*Description of the task*
Scan the entries and copy each line where the word "levels" is present.

*Extracted information*
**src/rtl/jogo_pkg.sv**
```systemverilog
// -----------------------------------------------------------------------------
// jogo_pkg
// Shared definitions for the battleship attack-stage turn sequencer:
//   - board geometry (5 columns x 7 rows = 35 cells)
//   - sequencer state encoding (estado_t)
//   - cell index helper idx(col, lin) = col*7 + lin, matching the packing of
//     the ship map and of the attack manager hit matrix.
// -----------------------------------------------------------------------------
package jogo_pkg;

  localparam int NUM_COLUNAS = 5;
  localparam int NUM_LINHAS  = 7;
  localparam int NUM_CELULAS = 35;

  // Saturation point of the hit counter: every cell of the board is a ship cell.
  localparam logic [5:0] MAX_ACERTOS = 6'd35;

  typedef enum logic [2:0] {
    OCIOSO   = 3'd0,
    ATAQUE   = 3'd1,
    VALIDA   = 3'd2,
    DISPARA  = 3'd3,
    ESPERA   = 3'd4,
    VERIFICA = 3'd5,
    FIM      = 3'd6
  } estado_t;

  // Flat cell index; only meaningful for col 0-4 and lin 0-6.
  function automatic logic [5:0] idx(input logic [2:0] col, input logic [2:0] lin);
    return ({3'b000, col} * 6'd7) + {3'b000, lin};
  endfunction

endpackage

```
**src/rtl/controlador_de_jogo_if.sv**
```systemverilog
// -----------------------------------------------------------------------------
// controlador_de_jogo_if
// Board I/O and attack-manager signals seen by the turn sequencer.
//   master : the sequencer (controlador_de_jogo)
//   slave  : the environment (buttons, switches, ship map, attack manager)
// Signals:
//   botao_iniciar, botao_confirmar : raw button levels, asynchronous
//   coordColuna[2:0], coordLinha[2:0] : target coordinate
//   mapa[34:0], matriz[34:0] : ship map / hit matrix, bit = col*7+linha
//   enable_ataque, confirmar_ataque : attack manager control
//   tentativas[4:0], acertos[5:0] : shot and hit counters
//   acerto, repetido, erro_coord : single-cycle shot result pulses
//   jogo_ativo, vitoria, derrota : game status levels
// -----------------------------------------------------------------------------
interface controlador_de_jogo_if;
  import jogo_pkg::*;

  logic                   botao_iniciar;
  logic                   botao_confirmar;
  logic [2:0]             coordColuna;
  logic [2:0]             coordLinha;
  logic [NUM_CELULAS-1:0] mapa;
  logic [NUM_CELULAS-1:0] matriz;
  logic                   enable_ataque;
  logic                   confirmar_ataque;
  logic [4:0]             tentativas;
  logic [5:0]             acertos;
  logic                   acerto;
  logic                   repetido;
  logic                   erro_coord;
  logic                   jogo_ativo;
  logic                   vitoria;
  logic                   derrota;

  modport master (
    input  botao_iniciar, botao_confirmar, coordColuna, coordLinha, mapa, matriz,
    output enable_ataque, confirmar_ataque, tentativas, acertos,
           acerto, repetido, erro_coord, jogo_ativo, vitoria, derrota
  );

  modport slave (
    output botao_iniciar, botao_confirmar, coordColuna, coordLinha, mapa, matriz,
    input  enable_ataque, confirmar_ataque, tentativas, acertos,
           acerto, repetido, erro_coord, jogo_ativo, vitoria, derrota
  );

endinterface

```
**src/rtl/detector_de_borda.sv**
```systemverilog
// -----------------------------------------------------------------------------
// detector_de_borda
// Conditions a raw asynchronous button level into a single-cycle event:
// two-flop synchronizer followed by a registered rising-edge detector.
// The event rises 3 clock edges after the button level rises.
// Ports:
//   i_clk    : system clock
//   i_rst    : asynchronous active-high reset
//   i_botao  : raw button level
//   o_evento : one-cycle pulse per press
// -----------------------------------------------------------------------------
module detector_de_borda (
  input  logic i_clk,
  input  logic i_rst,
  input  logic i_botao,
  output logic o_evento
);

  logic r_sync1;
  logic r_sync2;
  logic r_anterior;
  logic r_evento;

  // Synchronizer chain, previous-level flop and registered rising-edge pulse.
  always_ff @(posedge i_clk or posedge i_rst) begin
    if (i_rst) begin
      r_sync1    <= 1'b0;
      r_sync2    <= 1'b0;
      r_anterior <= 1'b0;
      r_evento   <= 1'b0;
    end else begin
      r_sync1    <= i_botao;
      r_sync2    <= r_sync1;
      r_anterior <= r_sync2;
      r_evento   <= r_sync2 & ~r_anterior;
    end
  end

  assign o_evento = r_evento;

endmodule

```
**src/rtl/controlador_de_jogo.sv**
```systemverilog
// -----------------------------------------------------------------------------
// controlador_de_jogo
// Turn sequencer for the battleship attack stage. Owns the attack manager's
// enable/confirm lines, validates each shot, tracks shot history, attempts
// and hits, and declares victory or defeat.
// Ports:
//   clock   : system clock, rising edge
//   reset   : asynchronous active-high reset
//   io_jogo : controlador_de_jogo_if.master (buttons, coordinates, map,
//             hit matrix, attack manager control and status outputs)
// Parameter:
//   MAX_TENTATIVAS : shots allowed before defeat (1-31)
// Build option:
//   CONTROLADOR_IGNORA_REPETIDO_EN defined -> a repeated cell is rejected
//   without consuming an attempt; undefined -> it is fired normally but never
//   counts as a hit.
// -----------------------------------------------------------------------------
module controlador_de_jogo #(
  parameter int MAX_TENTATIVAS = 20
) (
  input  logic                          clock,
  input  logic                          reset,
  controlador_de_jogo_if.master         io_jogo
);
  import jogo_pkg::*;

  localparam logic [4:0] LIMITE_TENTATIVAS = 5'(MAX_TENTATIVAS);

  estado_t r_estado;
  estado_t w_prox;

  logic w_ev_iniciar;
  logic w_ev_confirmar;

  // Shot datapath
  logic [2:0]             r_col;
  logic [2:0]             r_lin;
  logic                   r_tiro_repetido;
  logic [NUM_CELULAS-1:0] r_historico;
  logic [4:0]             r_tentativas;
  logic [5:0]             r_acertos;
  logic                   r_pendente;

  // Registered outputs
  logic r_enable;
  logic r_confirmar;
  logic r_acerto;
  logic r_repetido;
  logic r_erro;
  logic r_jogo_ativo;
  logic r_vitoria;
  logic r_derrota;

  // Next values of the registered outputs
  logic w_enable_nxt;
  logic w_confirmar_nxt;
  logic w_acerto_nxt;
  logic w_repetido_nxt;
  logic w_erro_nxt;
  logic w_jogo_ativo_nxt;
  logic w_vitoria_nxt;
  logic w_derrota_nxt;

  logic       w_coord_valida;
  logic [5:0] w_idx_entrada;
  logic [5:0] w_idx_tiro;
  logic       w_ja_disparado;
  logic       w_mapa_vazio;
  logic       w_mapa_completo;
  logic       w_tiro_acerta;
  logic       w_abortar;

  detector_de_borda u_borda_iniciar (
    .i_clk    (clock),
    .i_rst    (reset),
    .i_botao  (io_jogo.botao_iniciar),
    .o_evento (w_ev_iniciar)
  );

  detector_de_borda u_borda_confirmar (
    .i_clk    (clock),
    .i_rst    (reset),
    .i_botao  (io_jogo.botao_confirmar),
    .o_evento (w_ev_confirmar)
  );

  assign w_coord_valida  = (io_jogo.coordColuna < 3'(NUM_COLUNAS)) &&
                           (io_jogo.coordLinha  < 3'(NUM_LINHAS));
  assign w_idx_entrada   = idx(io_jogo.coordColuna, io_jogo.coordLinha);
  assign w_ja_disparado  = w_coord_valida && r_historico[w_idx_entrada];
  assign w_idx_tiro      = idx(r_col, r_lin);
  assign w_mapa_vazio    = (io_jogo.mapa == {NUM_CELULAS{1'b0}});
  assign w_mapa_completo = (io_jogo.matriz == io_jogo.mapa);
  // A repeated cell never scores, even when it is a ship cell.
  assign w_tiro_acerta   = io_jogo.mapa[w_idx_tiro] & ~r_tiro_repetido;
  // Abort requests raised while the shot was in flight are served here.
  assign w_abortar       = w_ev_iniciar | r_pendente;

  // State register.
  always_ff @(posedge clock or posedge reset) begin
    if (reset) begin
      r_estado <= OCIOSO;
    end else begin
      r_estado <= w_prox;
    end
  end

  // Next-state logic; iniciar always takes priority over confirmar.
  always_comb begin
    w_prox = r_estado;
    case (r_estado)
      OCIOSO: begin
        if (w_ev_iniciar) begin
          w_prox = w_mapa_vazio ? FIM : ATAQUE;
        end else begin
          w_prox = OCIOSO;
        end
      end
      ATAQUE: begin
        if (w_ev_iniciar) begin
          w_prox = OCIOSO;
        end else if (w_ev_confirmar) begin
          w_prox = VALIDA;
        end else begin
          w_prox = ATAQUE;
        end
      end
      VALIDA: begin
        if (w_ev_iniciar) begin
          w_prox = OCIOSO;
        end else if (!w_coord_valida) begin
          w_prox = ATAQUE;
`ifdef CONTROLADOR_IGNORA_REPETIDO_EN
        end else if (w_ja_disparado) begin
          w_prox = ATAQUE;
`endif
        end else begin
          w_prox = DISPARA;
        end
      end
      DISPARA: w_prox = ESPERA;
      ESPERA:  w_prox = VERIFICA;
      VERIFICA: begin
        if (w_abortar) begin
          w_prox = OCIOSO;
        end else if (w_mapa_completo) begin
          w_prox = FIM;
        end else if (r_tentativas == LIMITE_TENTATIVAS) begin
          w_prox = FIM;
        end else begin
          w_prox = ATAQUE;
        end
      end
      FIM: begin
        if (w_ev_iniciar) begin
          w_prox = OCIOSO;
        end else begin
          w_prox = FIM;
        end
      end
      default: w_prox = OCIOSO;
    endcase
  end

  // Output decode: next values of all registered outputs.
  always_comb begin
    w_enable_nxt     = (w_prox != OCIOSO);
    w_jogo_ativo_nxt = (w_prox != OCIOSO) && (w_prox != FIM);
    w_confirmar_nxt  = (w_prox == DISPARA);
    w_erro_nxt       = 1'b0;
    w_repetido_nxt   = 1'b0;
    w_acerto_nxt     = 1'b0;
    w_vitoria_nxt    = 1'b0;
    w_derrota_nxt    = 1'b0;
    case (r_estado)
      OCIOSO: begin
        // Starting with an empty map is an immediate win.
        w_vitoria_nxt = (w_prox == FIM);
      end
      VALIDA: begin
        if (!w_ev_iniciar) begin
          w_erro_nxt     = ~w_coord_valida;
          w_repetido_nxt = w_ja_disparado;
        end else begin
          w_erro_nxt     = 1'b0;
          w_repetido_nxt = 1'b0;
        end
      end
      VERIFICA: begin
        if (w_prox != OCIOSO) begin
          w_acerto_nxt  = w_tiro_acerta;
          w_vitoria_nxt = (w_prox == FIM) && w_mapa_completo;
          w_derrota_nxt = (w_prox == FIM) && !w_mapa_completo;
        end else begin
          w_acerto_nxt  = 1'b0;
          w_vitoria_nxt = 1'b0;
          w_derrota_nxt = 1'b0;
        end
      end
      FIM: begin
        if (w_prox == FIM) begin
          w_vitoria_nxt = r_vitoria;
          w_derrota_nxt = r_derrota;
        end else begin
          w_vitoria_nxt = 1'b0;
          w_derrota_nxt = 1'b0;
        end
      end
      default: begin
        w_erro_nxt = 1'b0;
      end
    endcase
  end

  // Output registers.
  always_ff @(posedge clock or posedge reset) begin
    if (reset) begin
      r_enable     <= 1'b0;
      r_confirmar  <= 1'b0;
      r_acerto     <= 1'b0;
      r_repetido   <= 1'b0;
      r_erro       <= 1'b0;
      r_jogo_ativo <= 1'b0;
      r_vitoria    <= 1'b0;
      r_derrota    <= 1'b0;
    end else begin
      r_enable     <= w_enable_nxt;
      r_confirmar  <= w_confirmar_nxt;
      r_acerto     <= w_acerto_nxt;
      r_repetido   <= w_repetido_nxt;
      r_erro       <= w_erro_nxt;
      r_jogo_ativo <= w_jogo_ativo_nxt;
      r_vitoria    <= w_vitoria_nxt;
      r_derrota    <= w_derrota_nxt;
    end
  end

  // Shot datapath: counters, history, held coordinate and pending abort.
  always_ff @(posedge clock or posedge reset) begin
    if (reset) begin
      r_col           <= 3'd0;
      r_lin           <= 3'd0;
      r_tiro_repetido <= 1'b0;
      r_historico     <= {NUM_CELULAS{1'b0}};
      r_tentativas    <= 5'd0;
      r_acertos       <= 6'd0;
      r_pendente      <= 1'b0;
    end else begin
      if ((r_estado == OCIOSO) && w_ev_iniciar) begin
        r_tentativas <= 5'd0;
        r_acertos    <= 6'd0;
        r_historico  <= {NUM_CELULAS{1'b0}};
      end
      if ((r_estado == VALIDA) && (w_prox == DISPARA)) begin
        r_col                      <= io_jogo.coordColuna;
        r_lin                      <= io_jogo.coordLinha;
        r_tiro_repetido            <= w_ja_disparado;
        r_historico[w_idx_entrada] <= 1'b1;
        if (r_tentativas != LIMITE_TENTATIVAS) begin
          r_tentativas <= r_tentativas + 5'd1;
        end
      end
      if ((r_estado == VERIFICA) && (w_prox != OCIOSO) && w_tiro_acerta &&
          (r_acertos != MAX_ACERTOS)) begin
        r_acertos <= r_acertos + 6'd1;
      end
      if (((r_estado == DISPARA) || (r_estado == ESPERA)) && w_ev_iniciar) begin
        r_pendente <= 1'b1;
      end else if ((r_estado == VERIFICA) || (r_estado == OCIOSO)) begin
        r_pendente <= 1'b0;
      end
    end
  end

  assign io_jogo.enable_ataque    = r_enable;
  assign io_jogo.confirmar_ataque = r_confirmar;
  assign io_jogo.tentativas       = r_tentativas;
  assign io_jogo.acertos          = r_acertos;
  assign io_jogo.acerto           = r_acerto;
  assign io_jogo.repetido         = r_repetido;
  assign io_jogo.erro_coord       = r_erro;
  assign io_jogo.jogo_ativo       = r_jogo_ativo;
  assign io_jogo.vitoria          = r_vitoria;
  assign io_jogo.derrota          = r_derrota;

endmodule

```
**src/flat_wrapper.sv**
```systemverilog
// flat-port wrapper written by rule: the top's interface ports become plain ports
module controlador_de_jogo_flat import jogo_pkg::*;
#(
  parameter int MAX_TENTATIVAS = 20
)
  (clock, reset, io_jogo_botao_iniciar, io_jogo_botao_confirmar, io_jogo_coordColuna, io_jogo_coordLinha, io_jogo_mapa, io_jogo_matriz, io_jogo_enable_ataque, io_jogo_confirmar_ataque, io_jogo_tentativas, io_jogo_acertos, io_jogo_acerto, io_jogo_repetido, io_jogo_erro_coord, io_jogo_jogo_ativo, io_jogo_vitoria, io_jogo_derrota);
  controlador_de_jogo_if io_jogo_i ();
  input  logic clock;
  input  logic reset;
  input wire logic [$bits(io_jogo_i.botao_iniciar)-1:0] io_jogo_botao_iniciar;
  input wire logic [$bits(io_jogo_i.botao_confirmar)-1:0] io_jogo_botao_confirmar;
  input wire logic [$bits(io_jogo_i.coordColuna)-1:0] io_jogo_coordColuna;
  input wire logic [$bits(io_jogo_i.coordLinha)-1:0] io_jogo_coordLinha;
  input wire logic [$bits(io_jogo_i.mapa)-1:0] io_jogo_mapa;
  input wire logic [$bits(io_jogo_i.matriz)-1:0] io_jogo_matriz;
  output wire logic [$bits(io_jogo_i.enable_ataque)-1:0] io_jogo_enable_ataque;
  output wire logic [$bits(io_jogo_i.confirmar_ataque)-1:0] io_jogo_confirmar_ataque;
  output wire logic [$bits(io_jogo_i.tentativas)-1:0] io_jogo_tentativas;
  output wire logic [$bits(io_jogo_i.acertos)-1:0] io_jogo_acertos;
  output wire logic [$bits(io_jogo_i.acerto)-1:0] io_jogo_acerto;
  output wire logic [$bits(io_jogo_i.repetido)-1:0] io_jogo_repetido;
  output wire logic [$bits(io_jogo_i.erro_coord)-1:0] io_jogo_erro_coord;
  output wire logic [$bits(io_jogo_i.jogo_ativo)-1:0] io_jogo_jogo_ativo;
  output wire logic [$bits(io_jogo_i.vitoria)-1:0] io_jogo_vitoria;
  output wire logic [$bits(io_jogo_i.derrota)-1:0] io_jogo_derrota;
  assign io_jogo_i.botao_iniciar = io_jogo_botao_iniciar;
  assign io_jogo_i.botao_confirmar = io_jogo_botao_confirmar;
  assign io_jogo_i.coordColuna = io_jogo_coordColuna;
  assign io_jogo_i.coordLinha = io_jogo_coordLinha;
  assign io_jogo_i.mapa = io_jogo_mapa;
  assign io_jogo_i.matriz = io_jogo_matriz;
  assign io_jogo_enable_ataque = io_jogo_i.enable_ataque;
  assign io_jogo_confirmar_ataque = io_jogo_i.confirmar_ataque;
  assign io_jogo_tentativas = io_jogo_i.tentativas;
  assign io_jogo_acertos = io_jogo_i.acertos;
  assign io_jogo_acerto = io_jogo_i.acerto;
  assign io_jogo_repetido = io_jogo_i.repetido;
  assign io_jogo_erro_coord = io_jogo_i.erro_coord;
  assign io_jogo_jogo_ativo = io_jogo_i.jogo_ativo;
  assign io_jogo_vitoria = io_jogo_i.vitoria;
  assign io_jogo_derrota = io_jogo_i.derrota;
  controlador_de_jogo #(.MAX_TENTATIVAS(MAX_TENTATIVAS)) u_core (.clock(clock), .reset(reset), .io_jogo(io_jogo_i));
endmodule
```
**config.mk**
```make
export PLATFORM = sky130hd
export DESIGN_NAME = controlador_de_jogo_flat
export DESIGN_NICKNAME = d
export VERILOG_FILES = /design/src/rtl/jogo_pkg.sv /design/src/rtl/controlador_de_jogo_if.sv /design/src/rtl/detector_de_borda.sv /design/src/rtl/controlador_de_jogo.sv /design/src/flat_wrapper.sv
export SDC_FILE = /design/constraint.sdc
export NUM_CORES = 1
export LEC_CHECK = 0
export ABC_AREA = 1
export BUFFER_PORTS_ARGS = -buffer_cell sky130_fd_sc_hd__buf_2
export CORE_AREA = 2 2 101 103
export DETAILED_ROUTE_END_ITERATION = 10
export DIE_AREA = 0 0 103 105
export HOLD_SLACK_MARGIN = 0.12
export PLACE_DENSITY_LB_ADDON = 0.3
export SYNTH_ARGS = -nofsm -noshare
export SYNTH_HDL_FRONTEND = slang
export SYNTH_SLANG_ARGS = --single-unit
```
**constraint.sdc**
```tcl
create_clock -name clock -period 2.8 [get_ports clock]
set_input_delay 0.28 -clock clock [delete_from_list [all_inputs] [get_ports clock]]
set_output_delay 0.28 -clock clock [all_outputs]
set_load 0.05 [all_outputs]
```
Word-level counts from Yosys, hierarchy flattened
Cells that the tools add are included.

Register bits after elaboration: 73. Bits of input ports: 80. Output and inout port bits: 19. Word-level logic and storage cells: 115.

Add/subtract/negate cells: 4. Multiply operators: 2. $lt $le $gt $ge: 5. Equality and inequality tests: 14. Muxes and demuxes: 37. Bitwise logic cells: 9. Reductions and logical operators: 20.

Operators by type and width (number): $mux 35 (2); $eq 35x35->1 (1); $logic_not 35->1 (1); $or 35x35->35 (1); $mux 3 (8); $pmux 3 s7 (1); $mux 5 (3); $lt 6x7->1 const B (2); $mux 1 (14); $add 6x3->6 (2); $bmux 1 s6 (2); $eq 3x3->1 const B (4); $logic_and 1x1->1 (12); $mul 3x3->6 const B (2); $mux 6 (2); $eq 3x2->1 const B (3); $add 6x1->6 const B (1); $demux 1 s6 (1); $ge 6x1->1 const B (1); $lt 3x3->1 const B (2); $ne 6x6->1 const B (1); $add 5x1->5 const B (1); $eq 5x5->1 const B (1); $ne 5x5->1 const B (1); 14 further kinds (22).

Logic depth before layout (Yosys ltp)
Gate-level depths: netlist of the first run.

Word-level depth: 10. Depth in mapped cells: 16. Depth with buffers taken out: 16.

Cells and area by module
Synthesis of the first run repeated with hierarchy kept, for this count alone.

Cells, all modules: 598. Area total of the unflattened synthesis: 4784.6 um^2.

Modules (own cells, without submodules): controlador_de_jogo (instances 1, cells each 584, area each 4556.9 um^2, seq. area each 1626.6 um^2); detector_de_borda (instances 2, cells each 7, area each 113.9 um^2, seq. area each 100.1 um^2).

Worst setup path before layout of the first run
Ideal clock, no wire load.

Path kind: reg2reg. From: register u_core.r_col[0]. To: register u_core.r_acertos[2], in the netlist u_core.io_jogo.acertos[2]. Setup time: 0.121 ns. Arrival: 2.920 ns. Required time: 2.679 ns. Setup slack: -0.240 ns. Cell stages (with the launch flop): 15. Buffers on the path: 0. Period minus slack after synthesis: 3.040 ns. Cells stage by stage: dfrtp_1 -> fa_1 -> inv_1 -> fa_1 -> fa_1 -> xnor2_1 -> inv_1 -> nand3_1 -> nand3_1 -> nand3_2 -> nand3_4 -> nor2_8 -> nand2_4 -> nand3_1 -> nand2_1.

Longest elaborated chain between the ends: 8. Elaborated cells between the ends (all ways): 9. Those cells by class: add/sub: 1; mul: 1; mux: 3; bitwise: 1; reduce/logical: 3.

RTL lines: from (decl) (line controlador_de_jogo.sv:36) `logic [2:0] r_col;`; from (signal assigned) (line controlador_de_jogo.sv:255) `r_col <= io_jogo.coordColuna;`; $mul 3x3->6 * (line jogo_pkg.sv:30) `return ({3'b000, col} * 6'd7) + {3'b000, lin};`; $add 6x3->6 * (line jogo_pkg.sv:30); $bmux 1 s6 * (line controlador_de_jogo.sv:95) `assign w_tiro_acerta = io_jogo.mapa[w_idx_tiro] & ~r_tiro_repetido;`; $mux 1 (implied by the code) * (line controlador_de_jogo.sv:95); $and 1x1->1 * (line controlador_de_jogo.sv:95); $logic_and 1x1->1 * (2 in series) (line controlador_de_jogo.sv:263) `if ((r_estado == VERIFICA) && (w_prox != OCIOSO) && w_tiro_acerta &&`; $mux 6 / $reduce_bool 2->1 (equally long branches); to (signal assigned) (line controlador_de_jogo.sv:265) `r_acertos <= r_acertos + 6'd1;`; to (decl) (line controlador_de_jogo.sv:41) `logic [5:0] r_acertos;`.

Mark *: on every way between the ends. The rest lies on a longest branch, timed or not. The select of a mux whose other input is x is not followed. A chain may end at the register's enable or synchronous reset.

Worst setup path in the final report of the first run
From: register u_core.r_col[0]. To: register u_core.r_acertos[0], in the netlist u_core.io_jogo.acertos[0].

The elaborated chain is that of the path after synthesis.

*Task answer*
//   botao_iniciar, botao_confirmar : raw button levels, asynchronous
//   jogo_ativo, vitoria, derrota : game status levels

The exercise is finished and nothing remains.